── RECORD SET

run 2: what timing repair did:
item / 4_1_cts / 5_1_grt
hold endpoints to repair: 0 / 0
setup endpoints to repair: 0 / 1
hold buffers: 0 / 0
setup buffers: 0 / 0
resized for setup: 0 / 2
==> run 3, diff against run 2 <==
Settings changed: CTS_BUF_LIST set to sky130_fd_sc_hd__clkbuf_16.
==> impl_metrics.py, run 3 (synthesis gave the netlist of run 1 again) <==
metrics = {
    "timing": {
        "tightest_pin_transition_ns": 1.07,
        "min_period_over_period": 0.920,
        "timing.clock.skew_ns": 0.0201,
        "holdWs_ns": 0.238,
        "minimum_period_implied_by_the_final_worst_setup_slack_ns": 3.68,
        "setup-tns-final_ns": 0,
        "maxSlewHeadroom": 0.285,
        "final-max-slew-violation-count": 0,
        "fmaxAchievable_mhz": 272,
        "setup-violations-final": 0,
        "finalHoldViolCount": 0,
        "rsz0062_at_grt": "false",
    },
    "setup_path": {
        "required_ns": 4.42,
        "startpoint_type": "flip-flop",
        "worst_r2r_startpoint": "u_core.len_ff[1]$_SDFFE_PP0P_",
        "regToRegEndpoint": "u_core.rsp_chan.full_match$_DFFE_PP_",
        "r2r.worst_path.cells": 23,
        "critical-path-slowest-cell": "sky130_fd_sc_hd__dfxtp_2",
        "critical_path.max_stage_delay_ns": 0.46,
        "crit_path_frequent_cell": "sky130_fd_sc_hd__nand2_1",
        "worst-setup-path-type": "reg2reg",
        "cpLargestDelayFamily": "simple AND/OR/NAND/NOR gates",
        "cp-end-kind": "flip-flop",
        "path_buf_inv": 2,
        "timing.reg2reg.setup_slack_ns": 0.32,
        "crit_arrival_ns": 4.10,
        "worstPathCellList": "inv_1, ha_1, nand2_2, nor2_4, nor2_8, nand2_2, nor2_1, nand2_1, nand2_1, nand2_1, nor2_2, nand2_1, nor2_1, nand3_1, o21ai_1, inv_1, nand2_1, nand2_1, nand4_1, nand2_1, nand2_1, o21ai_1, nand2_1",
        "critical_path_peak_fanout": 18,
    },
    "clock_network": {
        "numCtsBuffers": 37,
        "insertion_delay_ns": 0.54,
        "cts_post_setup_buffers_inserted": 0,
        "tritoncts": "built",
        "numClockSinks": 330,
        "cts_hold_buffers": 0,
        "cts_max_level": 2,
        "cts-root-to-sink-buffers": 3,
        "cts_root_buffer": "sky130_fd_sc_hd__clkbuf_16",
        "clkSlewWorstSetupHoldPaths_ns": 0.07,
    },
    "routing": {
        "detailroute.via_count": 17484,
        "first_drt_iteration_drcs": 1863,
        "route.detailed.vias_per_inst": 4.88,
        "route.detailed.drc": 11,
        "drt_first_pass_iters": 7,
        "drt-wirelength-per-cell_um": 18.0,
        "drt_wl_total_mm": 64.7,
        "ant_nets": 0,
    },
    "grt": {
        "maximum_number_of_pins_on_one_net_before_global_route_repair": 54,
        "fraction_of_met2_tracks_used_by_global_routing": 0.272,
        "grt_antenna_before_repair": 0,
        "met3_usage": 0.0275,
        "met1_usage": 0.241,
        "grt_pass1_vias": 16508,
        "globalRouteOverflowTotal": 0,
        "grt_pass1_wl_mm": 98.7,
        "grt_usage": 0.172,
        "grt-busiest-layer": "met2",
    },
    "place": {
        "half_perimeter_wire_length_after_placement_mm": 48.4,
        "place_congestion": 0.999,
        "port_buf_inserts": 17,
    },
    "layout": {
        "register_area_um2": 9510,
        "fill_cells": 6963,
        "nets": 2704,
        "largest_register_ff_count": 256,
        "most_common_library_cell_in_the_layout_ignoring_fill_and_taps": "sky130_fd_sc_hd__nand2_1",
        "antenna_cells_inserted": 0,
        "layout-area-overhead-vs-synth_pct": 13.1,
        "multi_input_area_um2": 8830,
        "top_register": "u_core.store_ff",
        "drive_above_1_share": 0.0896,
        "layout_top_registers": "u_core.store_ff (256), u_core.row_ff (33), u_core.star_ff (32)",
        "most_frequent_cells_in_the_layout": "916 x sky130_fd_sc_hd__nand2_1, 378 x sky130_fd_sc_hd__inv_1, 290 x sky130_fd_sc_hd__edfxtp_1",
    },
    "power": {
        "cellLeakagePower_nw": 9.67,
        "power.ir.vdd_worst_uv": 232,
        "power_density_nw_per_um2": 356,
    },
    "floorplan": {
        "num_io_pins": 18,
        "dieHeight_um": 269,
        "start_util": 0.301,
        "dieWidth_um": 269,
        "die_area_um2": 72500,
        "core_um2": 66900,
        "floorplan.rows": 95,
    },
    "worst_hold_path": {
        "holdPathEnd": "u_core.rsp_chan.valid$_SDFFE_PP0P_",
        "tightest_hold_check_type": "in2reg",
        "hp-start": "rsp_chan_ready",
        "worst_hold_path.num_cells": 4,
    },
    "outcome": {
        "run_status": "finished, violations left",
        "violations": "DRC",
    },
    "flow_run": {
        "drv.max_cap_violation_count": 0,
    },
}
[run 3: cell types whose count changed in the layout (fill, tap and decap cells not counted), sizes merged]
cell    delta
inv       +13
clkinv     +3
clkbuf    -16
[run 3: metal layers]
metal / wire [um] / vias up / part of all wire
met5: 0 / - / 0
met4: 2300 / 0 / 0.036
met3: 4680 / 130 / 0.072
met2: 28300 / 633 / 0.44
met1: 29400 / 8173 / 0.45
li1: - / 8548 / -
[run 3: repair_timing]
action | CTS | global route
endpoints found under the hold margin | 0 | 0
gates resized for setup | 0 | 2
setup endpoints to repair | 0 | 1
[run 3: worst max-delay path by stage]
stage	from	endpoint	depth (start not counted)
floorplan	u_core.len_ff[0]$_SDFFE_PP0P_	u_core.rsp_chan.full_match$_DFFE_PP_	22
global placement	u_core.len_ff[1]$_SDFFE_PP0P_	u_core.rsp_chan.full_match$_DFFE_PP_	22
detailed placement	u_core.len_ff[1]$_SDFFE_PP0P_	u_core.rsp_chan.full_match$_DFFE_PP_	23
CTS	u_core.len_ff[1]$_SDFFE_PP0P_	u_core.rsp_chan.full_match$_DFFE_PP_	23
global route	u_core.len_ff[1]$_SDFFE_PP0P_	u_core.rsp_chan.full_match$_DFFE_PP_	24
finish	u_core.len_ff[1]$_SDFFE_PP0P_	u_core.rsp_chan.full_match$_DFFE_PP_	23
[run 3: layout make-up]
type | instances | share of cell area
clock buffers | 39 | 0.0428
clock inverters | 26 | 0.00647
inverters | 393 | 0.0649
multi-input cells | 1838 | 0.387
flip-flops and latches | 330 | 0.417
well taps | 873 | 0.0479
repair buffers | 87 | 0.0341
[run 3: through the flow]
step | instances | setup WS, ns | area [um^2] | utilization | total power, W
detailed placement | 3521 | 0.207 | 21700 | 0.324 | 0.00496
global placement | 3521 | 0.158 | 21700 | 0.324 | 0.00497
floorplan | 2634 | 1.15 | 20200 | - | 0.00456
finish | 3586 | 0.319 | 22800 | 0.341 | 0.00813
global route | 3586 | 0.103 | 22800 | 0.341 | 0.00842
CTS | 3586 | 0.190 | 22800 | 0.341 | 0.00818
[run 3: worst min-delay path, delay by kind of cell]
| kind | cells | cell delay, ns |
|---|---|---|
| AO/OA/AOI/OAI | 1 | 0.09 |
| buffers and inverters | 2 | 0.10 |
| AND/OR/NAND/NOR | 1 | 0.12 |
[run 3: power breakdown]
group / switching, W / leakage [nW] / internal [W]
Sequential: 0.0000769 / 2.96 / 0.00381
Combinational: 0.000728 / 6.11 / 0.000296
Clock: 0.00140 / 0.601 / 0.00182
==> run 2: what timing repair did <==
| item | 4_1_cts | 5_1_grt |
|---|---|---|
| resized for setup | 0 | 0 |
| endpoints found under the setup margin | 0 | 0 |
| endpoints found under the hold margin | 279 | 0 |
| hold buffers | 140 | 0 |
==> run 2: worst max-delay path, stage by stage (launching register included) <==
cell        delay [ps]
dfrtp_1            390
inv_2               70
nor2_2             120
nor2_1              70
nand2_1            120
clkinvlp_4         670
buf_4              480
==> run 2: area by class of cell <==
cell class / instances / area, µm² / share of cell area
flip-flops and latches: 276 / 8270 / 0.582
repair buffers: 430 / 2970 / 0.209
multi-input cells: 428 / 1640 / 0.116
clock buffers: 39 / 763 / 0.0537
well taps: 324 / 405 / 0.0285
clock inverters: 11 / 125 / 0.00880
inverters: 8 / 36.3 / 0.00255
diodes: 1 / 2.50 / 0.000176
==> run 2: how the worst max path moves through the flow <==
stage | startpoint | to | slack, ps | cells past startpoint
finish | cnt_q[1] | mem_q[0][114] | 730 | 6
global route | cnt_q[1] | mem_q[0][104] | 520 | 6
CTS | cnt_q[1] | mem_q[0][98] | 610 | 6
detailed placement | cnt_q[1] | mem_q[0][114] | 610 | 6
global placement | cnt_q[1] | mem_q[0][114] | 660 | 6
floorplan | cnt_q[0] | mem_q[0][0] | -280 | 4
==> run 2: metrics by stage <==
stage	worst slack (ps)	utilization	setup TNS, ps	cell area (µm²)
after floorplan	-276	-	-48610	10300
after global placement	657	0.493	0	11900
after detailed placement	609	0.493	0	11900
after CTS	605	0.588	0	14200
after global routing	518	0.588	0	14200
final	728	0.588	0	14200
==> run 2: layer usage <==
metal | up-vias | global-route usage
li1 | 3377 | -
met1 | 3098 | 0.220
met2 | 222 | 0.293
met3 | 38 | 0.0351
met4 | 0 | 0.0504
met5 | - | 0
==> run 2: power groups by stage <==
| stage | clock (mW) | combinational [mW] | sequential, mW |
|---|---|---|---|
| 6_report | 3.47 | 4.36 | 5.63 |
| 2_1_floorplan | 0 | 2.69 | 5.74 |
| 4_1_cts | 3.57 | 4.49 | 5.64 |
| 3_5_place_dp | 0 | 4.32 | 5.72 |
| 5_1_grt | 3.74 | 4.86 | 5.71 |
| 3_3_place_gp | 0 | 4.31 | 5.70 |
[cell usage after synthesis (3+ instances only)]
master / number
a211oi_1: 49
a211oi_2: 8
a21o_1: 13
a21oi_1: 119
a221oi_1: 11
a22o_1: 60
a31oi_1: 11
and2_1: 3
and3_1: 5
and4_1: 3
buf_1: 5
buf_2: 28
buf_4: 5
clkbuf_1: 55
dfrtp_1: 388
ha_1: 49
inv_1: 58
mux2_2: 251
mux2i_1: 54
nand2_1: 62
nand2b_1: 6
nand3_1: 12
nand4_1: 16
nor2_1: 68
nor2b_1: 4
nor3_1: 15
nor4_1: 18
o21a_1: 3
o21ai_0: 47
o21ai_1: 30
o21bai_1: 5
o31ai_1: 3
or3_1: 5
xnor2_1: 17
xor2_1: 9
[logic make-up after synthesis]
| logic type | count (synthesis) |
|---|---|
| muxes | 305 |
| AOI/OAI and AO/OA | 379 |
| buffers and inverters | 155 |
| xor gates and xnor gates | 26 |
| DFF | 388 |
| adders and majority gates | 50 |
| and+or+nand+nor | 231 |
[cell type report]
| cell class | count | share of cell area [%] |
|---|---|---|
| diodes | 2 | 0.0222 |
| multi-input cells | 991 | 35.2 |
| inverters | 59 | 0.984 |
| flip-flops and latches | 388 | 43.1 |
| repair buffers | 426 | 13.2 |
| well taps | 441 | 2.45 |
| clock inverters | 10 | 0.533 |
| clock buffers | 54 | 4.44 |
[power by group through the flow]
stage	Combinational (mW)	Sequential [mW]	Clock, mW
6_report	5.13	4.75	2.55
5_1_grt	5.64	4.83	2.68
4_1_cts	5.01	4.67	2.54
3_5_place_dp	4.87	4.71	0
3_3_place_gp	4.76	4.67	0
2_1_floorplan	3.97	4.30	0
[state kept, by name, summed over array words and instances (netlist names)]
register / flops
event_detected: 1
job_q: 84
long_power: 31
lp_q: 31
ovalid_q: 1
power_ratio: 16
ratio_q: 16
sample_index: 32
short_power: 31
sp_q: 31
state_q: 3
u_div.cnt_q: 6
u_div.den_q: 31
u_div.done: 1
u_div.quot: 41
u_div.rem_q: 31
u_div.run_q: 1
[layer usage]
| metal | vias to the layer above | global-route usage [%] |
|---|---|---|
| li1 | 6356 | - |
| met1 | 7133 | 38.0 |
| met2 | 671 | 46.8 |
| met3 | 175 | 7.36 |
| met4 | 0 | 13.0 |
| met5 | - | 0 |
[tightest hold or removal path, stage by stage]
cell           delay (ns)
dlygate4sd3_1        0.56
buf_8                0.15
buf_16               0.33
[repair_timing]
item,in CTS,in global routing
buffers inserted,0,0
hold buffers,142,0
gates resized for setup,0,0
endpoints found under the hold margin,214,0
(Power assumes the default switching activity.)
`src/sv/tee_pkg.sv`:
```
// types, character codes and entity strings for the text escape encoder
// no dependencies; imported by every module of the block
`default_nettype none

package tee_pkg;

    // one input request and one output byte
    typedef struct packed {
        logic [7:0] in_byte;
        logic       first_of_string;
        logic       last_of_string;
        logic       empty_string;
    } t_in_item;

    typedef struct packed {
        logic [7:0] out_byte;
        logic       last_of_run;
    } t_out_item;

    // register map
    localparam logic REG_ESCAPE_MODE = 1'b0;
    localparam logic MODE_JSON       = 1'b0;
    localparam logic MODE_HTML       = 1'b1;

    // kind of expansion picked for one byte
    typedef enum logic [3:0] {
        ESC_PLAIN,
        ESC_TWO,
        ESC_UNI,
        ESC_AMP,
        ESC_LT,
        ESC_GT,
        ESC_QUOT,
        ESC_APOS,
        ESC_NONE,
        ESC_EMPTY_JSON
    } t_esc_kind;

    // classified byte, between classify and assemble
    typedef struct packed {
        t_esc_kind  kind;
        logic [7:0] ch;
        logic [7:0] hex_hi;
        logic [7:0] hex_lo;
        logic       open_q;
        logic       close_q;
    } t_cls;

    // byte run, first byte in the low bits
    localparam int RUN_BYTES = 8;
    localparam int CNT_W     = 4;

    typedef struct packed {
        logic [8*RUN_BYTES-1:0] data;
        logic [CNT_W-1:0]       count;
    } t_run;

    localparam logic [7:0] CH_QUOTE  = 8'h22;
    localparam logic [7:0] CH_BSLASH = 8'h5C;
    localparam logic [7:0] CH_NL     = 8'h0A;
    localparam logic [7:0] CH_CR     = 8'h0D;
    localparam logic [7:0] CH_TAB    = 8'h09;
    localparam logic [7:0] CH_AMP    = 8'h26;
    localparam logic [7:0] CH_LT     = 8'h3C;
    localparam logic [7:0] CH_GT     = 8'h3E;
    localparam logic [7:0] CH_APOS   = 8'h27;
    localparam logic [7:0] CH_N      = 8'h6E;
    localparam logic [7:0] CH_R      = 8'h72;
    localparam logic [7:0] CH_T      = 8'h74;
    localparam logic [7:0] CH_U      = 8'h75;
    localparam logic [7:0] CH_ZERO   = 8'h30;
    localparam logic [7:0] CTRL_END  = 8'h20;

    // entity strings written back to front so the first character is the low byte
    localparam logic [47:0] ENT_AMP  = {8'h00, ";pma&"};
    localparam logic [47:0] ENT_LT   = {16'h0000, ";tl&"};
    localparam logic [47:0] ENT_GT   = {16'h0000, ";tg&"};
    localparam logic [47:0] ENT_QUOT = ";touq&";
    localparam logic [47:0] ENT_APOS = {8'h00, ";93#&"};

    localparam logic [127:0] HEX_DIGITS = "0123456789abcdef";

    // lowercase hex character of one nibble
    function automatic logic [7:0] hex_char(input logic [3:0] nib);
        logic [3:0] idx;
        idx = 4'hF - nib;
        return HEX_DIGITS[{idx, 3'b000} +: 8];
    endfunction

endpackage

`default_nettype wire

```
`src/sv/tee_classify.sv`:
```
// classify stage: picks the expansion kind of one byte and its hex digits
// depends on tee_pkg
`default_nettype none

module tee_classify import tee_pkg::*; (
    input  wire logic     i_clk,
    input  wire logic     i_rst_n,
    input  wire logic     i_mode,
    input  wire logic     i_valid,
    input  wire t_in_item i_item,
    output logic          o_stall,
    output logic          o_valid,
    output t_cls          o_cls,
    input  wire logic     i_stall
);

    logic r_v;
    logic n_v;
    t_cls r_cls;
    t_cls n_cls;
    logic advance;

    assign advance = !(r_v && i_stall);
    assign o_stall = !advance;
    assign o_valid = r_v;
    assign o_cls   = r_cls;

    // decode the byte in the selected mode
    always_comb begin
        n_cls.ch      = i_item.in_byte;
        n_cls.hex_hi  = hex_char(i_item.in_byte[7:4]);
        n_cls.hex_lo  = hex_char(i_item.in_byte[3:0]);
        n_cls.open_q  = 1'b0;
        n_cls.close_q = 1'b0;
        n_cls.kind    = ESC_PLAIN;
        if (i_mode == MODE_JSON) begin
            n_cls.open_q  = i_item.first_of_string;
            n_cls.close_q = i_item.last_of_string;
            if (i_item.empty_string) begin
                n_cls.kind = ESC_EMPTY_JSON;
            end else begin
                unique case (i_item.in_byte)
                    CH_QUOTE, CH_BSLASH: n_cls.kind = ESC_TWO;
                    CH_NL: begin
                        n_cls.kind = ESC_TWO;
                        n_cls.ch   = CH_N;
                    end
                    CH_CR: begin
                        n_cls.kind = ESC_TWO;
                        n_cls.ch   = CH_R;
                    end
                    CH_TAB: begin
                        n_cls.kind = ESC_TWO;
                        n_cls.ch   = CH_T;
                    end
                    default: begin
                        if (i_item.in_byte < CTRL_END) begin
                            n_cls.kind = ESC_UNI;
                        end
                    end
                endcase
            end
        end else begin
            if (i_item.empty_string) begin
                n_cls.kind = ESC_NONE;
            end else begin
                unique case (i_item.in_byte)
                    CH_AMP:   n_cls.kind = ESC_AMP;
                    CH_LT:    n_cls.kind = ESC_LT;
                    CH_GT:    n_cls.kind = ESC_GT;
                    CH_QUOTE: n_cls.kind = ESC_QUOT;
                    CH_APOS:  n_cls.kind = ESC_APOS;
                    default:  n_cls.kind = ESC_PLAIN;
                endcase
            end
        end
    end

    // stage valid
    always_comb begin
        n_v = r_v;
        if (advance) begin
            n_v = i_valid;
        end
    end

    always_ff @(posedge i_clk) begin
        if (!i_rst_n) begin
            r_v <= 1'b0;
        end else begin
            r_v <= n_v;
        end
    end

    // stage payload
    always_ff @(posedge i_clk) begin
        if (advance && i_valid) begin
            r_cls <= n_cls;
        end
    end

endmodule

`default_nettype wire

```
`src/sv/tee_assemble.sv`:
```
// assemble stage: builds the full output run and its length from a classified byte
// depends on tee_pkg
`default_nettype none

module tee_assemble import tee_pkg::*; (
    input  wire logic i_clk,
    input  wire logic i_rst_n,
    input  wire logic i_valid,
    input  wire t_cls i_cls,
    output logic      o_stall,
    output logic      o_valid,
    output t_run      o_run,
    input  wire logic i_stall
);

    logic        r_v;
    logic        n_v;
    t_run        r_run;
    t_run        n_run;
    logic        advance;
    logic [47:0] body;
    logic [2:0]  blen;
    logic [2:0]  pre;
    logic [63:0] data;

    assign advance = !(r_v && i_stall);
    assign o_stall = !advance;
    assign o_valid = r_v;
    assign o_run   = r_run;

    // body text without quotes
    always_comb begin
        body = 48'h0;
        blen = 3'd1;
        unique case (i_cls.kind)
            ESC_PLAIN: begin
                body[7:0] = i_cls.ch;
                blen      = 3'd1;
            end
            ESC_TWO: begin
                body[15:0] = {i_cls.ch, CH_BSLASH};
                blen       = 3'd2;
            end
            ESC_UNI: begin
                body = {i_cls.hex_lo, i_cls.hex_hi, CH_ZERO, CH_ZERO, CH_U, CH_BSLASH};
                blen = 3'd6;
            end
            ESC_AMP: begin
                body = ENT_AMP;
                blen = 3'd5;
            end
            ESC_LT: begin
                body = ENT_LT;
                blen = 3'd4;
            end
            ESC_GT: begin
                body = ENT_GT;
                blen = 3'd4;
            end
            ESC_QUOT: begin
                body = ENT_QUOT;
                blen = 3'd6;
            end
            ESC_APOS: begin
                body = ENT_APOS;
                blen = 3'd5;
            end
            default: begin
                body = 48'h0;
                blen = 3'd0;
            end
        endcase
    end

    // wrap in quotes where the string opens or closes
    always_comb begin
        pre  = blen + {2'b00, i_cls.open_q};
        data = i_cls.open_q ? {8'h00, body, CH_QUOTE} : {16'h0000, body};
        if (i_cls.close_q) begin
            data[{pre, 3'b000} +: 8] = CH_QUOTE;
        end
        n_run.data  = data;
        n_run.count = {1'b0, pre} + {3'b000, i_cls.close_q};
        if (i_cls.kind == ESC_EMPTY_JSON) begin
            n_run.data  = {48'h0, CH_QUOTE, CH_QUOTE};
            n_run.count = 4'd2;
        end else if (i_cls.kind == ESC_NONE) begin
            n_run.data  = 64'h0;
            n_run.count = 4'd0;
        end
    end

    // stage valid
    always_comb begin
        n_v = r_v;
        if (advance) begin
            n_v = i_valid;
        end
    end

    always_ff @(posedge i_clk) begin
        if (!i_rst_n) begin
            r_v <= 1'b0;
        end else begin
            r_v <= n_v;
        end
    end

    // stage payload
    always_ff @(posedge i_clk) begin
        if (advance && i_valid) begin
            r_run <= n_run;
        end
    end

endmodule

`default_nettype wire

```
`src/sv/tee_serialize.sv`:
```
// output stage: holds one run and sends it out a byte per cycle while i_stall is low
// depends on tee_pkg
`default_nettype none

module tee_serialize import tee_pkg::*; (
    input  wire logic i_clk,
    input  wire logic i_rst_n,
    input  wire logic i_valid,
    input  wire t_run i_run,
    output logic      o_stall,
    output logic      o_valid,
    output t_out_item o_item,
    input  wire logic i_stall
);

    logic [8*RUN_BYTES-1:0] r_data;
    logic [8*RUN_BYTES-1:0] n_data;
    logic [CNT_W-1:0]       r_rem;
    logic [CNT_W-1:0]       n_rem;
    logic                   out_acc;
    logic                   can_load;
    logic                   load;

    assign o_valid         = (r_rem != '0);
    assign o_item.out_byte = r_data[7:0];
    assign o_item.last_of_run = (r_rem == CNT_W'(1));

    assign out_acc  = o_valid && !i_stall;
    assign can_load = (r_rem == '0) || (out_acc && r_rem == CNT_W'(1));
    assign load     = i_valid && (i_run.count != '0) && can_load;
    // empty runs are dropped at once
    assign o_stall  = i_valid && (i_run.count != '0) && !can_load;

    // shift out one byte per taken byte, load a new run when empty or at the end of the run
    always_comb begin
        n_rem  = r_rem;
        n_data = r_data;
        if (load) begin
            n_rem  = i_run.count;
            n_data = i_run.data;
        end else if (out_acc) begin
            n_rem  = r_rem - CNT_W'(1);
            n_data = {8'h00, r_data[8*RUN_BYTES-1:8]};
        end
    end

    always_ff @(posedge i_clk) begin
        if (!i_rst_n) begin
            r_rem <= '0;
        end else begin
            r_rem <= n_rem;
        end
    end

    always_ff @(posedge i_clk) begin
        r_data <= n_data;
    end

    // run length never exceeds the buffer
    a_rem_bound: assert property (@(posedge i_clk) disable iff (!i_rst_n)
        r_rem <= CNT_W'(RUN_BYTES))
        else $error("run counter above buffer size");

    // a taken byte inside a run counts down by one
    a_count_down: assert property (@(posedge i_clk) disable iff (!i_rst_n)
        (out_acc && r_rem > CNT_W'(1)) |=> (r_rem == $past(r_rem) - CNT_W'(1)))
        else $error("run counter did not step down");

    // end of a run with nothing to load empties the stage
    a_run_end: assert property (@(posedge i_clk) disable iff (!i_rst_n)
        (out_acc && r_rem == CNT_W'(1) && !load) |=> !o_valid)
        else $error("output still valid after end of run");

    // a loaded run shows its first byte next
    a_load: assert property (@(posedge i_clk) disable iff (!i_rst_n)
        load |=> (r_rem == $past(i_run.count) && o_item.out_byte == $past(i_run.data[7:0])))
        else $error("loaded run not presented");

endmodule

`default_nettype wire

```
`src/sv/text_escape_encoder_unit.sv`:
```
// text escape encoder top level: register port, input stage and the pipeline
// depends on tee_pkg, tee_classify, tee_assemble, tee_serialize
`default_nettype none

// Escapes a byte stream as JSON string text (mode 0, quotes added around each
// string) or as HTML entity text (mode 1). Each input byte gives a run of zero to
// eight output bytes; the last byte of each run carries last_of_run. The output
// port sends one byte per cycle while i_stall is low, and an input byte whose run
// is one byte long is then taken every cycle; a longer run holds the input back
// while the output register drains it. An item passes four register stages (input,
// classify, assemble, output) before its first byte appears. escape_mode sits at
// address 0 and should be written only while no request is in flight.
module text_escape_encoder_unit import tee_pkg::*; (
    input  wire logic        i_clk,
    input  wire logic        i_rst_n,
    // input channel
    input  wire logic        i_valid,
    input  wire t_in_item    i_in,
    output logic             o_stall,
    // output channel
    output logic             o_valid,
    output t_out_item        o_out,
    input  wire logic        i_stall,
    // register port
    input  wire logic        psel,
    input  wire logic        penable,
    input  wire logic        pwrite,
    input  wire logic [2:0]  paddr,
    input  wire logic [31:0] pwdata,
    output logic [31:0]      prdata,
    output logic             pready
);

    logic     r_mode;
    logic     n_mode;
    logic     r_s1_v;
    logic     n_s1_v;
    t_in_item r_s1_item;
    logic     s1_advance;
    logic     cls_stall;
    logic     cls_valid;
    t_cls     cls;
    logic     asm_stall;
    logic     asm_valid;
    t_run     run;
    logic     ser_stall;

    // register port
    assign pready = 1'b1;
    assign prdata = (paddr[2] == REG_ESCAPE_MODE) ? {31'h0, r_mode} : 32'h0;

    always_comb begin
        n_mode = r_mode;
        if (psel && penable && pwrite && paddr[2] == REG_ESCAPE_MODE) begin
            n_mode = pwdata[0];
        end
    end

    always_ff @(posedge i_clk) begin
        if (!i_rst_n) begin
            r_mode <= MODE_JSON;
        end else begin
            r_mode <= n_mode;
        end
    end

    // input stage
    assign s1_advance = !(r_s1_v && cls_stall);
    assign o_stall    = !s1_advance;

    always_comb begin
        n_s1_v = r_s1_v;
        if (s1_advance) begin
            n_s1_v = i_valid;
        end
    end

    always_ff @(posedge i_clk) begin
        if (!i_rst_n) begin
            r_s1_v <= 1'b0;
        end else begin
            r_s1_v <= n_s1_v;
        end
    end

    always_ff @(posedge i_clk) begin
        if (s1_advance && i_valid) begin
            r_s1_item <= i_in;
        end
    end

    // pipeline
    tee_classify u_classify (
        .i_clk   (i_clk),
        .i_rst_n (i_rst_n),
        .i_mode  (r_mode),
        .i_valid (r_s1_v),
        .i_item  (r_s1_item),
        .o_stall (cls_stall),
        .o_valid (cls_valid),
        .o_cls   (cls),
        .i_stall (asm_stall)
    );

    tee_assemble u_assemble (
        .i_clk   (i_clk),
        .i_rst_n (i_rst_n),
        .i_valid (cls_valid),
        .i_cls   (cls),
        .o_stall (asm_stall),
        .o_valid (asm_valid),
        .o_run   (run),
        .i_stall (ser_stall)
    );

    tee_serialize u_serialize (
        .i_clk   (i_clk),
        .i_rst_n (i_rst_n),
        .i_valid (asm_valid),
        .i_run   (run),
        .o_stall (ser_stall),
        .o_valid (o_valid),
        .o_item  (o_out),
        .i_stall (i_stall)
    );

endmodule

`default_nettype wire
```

────

■ ACTIVITY
Pick out the lines above containing the word "make", then copy them.

■ ANSWER BOX
[run 3: layout make-up]
[logic make-up after synthesis]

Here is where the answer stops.